Sampling for \(x\) and \(y\) is easy now, we just need to add two more columns with the right number of random numbers to the data frame.

long$x <- runif(nrow(long))
long$y <- runif(nrow(long))

This is what the data structure looks like:

N r x y
500 1 0.3472060 0.8126291
500 1 0.4836393 0.0258222
500 1 0.4090112 0.4127594
500 1 0.9862454 0.1251802
500 1 0.3422988 0.4724890
500 1 0.0246883 0.7189740

In order to incorporate the radius criterion we can use the %<>% operator from magrittr.

long %<>% mutate(accept = x^2 + y^2 < 1)

Alternatively one could have written this as

long <- mutate(long, accept = x^2 + y^2 < 1)
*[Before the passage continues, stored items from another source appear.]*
File: src/rtl/mmtc_pkg.sv
package mmtc_pkg;

    parameter int unsigned BYTE_W   = 8;
    parameter int unsigned NARROW_W = 13;

    typedef enum logic [1:0] {
        MODE_13B  = 2'd0,
        MODE_16B  = 2'd1,
        MODE_8RL  = 2'd2,
        MODE_HOLD = 2'd3
    } cnt_mode_e;

    typedef struct packed {
        logic [BYTE_W-1:0] lo;
        logic [BYTE_W-1:0] hi;
        logic              flag;
    } core_st_t;

    typedef struct packed {
        logic smp;
        logic pend;
    } pin_st_t;

endpackage

File: src/rtl/mmtc_tick_gen.sv
module mmtc_tick_gen #(
    parameter int unsigned CLKS_PER_CYCLE = 12
) (
    input  logic clk,
    input  logic rst_n,
    output logic tick_o
);
    localparam int unsigned PW = (CLKS_PER_CYCLE > 1) ? $clog2(CLKS_PER_CYCLE) : 1;
    localparam logic [PW-1:0] LAST = PW'(CLKS_PER_CYCLE - 1);

    logic [PW-1:0] cnt_d, cnt_q;

    always_comb begin
        if (cnt_q == LAST) cnt_d = '0;
        else               cnt_d = cnt_q + PW'(1);
    end

    always_ff @(posedge clk or negedge rst_n) begin
        if (!rst_n) cnt_q <= '0;
        else        cnt_q <= cnt_d;
    end

    assign tick_o = (cnt_q == LAST);
endmodule

File: src/rtl/mmtc_pin_sampler.sv
module mmtc_pin_sampler
    import mmtc_pkg::*;
(
    input  logic clk,
    input  logic rst_n,
    input  logic tick_i,
    input  logic pin_i,
    output logic fall_pend_o
);
    pin_st_t st_d, st_q;

    // One sample per machine cycle; an edge found at one strobe is
    // presented until the next strobe, where the core may consume it.
    always_comb begin
        st_d = st_q;
        if (tick_i) begin
            st_d.smp  = pin_i;
            st_d.pend = st_q.smp & ~pin_i;
        end
    end

    always_ff @(posedge clk or negedge rst_n) begin
        if (!rst_n) st_q <= '0;
        else        st_q <= st_d;
    end

    assign fall_pend_o = st_q.pend;
endmodule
The current state of the data frame:

N r x y accept
500 1 0.3472060 0.8126291 TRUE
500 1 0.4836393 0.0258222 TRUE
500 1 0.4090112 0.4127594 TRUE
500 1 0.9862454 0.1251802 TRUE
500 1 0.3422988 0.4724890 TRUE
500 1 0.0246883 0.7189740 TRUE

We now want to compute the ratio \(A/N\) for each value of \(N\) and bootstrap sample and then average over the bootstrap samples. With dplyr we first do a group_by, that is like holding the margins in the apply function. Then we do summarize (which is a reduction of some sort) to compute \(A/N\). From there on we group by \(N\) again (to remove the \(R\) bootstrap samples) and compute mean and standard deviation.

As a last step we add the accuracy column.

long_res <- long %>%
    group_by(N, r) %>%
    summarize(accepted = sum(accept) / n()) %>%
    group_by(N) %>%
    summarize(value = mean(accepted), error = sd(accepted))
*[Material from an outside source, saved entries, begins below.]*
## src/rtl/gpio_bank_pkg.sv

```systemverilog
package gpio_bank_pkg;

  typedef enum logic [1:0] {
    FLAVOR_BIDIR    = 2'd0,
    FLAVOR_IN_ONLY  = 2'd1,
    FLAVOR_OUT_ONLY = 2'd2
  } flavor_e;

  typedef enum logic [1:0] {
    RSEL_NONE = 2'd0,
    RSEL_DIR  = 2'd1,
    RSEL_OUT  = 2'd2,
    RSEL_IN   = 2'd3
  } rsel_e;

  // bidirectional layout
  localparam int BI_OFF_DIR = 0;
  localparam int BI_OFF_OUT = 1;
  localparam int BI_OFF_IN  = 2;
  // single-register layouts
  localparam int SOLO_OFF   = 0;

  function automatic int mapped_count(flavor_e f);
    return (f == FLAVOR_BIDIR) ? 3 : 1;
  endfunction

endpackage

```

## src/rtl/gpio_bank_sync.sv

```systemverilog
module gpio_bank_sync #(
  parameter int WIDTH  = 8,
  parameter int STAGES = 2
) (
  input  logic             clk,
  input  logic             rst_n,
  input  logic [WIDTH-1:0] async_in,
  output logic [WIDTH-1:0] sync_out
);
  logic [WIDTH-1:0] stage_q [STAGES];

  for (genvar s = 0; s < STAGES; s++) begin : g_stage
    always_ff @(posedge clk or negedge rst_n) begin
      if (!rst_n) stage_q[s] <= '0;
      else if (s == 0) stage_q[s] <= async_in;
      else stage_q[s] <= stage_q[(s == 0) ? 0 : s-1];
    end
  end

  assign sync_out = stage_q[STAGES-1];
endmodule

```

## src/rtl/gpio_bank_decode.sv

```systemverilog
module gpio_bank_decode
  import gpio_bank_pkg::*;
#(
  parameter flavor_e FLAVOR = FLAVOR_BIDIR,
  parameter int      ADDR_W = 2
) (
  input  logic [ADDR_W-1:0] addr,
  input  logic              we,
  output logic              wr_dir,
  output logic              wr_out,
  output rsel_e             rsel
);
  always_comb begin
    rsel = RSEL_NONE;
    unique case (FLAVOR)
      FLAVOR_BIDIR: begin
        if (int'(addr) == BI_OFF_DIR)      rsel = RSEL_DIR;
        else if (int'(addr) == BI_OFF_OUT) rsel = RSEL_OUT;
        else if (int'(addr) == BI_OFF_IN)  rsel = RSEL_IN;
      end
      FLAVOR_IN_ONLY:  if (int'(addr) == SOLO_OFF) rsel = RSEL_IN;
      FLAVOR_OUT_ONLY: if (int'(addr) == SOLO_OFF) rsel = RSEL_OUT;
      default: rsel = RSEL_NONE;
    endcase
  end

  // the input register is read-only, so only DIR and OUT take writes
  assign wr_dir = we && (rsel == RSEL_DIR);
  assign wr_out = we && (rsel == RSEL_OUT);
endmodule

```

## src/rtl/gpio_bank_regs.sv

```systemverilog
module gpio_bank_regs
  import gpio_bank_pkg::*;
#(
  parameter flavor_e FLAVOR = FLAVOR_BIDIR,
  parameter int      WIDTH  = 8
) (
  input  logic             clk,
  input  logic             rst_n,
  input  logic             wr_dir,
  input  logic             wr_out,
  input  logic [WIDTH-1:0] wdata,
  output logic [WIDTH-1:0] dir_q,
  output logic [WIDTH-1:0] out_q
);
  if (FLAVOR == FLAVOR_BIDIR) begin : g_dir_reg
    always_ff @(posedge clk or negedge rst_n) begin
      if (!rst_n)      dir_q <= '0;
      else if (wr_dir) dir_q <= wdata;
    end
  end else if (FLAVOR == FLAVOR_OUT_ONLY) begin : g_dir_out
    assign dir_q = '1;
  end else begin : g_dir_in
    assign dir_q = '0;
  end

  if (FLAVOR != FLAVOR_IN_ONLY) begin : g_out_reg
    always_ff @(posedge clk or negedge rst_n) begin
      if (!rst_n)      out_q <= '0;
      else if (wr_out) out_q <= wdata;
    end
  end else begin : g_out_none
    assign out_q = '0;
  end
endmodule

```

## src/rtl/gpio_bank_rdmux.sv

```systemverilog
module gpio_bank_rdmux
  import gpio_bank_pkg::*;
#(
  parameter int WIDTH = 8
) (
  input  rsel_e            rsel,
  input  logic [WIDTH-1:0] dir_q,
  input  logic [WIDTH-1:0] out_q,
  input  logic [WIDTH-1:0] in_sync,
  output logic [WIDTH-1:0] rdata
);
  always_comb begin
    unique case (rsel)
      RSEL_DIR: rdata = dir_q;
      RSEL_OUT: rdata = out_q;
      RSEL_IN:  rdata = in_sync;
      default:  rdata = '0;
    endcase
  end
endmodule

```

## src/rtl/gpio_flex_bank.sv

```systemverilog
module gpio_flex_bank
  import gpio_bank_pkg::*;
#(
  parameter flavor_e FLAVOR    = FLAVOR_BIDIR,
  parameter int      NUM_LINES = 8,
  parameter int      ADDR_W    = 2,
  parameter int      SYNC_LEN  = 2
) (
  input  logic                 clk,
  input  logic                 rst_n,
  input  logic [ADDR_W-1:0]    reg_addr,
  input  logic                 reg_we,
  input  logic [NUM_LINES-1:0] reg_wdata,
  output logic [NUM_LINES-1:0] reg_rdata,
  input  logic [NUM_LINES-1:0] pad_in,
  output logic [NUM_LINES-1:0] pad_out,
  output logic [NUM_LINES-1:0] pad_oe
);
  localparam int MAP_SIZE = mapped_count(FLAVOR);
  localparam int OUT_OFF  = (FLAVOR == FLAVOR_BIDIR) ? BI_OFF_OUT : SOLO_OFF;

  logic              wr_dir, wr_out;
  rsel_e             rsel;
  logic [NUM_LINES-1:0] dir_q, out_q, in_sync;

  gpio_bank_decode #(.FLAVOR(FLAVOR), .ADDR_W(ADDR_W)) u_decode (
    .addr(reg_addr), .we(reg_we), .wr_dir(wr_dir), .wr_out(wr_out), .rsel(rsel)
  );

  gpio_bank_regs #(.FLAVOR(FLAVOR), .WIDTH(NUM_LINES)) u_regs (
    .clk(clk), .rst_n(rst_n), .wr_dir(wr_dir), .wr_out(wr_out),
    .wdata(reg_wdata), .dir_q(dir_q), .out_q(out_q)
  );

  if (FLAVOR != FLAVOR_OUT_ONLY) begin : g_sync
    gpio_bank_sync #(.WIDTH(NUM_LINES), .STAGES(SYNC_LEN)) u_sync (
      .clk(clk), .rst_n(rst_n), .async_in(pad_in), .sync_out(in_sync)
    );
  end else begin : g_nosync
    assign in_sync = '0;
  end

  gpio_bank_rdmux #(.WIDTH(NUM_LINES)) u_rdmux (
    .rsel(rsel), .dir_q(dir_q), .out_q(out_q), .in_sync(in_sync), .rdata(reg_rdata)
  );

  assign pad_out = out_q;
  assign pad_oe  = dir_q;

  AST_UNMAPPED_ZERO: assert property (@(posedge clk) disable iff (!rst_n)
    (int'(reg_addr) >= MAP_SIZE) |-> (reg_rdata == '0));

  if (FLAVOR != FLAVOR_IN_ONLY) begin : g_out_chk
    AST_OUT_TAKES_WRITE: assert property (@(posedge clk) disable iff (!rst_n)
      (reg_we && int'(reg_addr) == OUT_OFF) |=> (pad_out == $past(reg_wdata)));
    AST_OUT_HOLDS: assert property (@(posedge clk) disable iff (!rst_n)
      !(reg_we && int'(reg_addr) == OUT_OFF) |=> $stable(pad_out));
  end

  if (FLAVOR == FLAVOR_BIDIR) begin : g_dir_chk
    AST_OE_TAKES_DIR: assert property (@(posedge clk) disable iff (!rst_n)
      (reg_we && int'(reg_addr) == BI_OFF_DIR) |=> (pad_oe == $past(reg_wdata)));
    AST_OE_HOLDS: assert property (@(posedge clk) disable iff (!rst_n)
      !(reg_we && int'(reg_addr) == BI_OFF_DIR) |=> $stable(pad_oe));
  end
endmodule

```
long_res %<>% mutate(accuracy = abs(value - pi/4.0))

end_long <- proc.time()

This is the resulting data frame:

N value error accuracy
500 0.785920 0.0201350 0.0005218
1000 0.784820 0.0141536 0.0005782
2000 0.786420 0.0093601 0.0010218
4000 0.786255 0.0063300 0.0008568

This can nicely be plotted with ggplot2:

ggplot(long_res, aes(x = N, y = accuracy)) +
    geom_point() +
    #scale_x_log10() +
    #scale_y_log10() +
    geom_errorbar(aes(ymin = accuracy - error, ymax = accuracy + error)) +
    labs(title = 'Monte Carlo Error Scaling',
         x = 'Samples N',
         y = 'Absolute deviation') +


I find the long format much easier to work with. In case we wanted to add another variable, we can just do that. With the wide format, we would have to add another dimension to the matrix. Also with the wide format we lost track of the meta data along the way. The list of arrays did now know which particular value of \(N\) each eleemnt corresponded, we needed to look that up via the index in num_samples. The long format does not have this problem, all the data is right there.
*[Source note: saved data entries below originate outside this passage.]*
[config.mk]
export PLATFORM = sky130hd
export DESIGN_NAME = dual_mailbox
export DESIGN_NICKNAME = d
export VERILOG_FILES = /design/src/rtl/mbx_pkg.sv /design/src/rtl/mbx_port_decode.sv /design/src/rtl/mbx_inbox.sv /design/src/rtl/dual_mailbox.sv
export SDC_FILE = /design/constraint.sdc
export NUM_CORES = 1
export LEC_CHECK = 0
export ABC_CLOCK_PERIOD_IN_PS = 3720
export BUFFER_PORTS_ARGS = -buffer_cell sky130_fd_sc_hd__buf_2
export CORE_MARGIN = 1
export CORE_UTILIZATION = 51
export DETAILED_ROUTE_END_ITERATION = 16
export PLACE_DENSITY_LB_ADDON = 0.15
export SETUP_SLACK_MARGIN = 0.1
export SLEW_MARGIN = 20
export SYNTH_ARGS = -nofsm -noshare
export SYNTH_HDL_FRONTEND = slang
export SYNTH_SLANG_ARGS = --single-unit
[constraint.sdc]
create_clock -name clk -period 3.72 [get_ports clk]
set_input_delay 0.93 -clock clk [delete_from_list [all_inputs] [get_ports clk]]
set_output_delay 0.93 -clock clk [all_outputs]
set_load 0.05 [all_outputs]
[src/rtl/mbx_pkg.sv]
package mbx_pkg;

    typedef enum logic [2:0] {
        ACC_NONE,
        ACC_BOX_RD,
        ACC_BOX_WR,
        ACC_FLAG_RD,
        ACC_FLAG_CLR,
        ACC_MASK_RD,
        ACC_MASK_WR
    } acc_kind_e;

    // Map one port's bus cycle onto an access kind in mailbox space.
    function automatic acc_kind_e classify(
        input logic        en,
        input logic        we,
        input logic        sel_n,
        input int unsigned offs,
        input int unsigned nbox
    );
        if (!en || sel_n)      return ACC_NONE;
        if (offs < nbox)       return we ? ACC_BOX_WR : ACC_BOX_RD;
        if (offs == nbox)      return we ? ACC_FLAG_CLR : ACC_FLAG_RD;
        if (offs == nbox + 1)  return we ? ACC_MASK_WR : ACC_MASK_RD;
        return ACC_NONE;
    endfunction

endpackage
Contrary to my intuition the wide format version is much slower than the long format version:

end_wide - start_wide
##    user  system elapsed
##  12.255   0.081  12.488
end_long - start_long
##    user  system elapsed
##   1.628   0.016   1.661

I have also tried to exchange the order of the dimensions of the array in case the row-major or column-major layout was chosen incorrectly. However that does not seem to have a significant effect.

The memory layout of the wide format should be just perfect for the work that I am doing here, but somehow this is faster, even though we have to call group_by twice. It would be interesting to find out why the performance is so much better.

There is a price to pay in memory, though. The long format takes up a bunch of memory:

## Attaching package: 'pryr'
## The following object is masked _by_ '.GlobalEnv':
##     f
## 36 MB

The wide format only contains the data, so that should be smaller. However, we get similar sizes for this particular example.

## 18 MB
## 4.8 MB
## 9.6 MB
## 2.4 MB
## 1.24 kB

The last variables only contain the data for the largest \(N\) since they are used in the for loop. The sum of the other ones is a little less than this. Taking everything together we end up in a similar range.


Although I initially thought of it as inefficient and a waste of memory, I am now quite happy with the long data format for most tasks. It makes working with the data and associated meta data much easier and it seems to be quite efficient in R.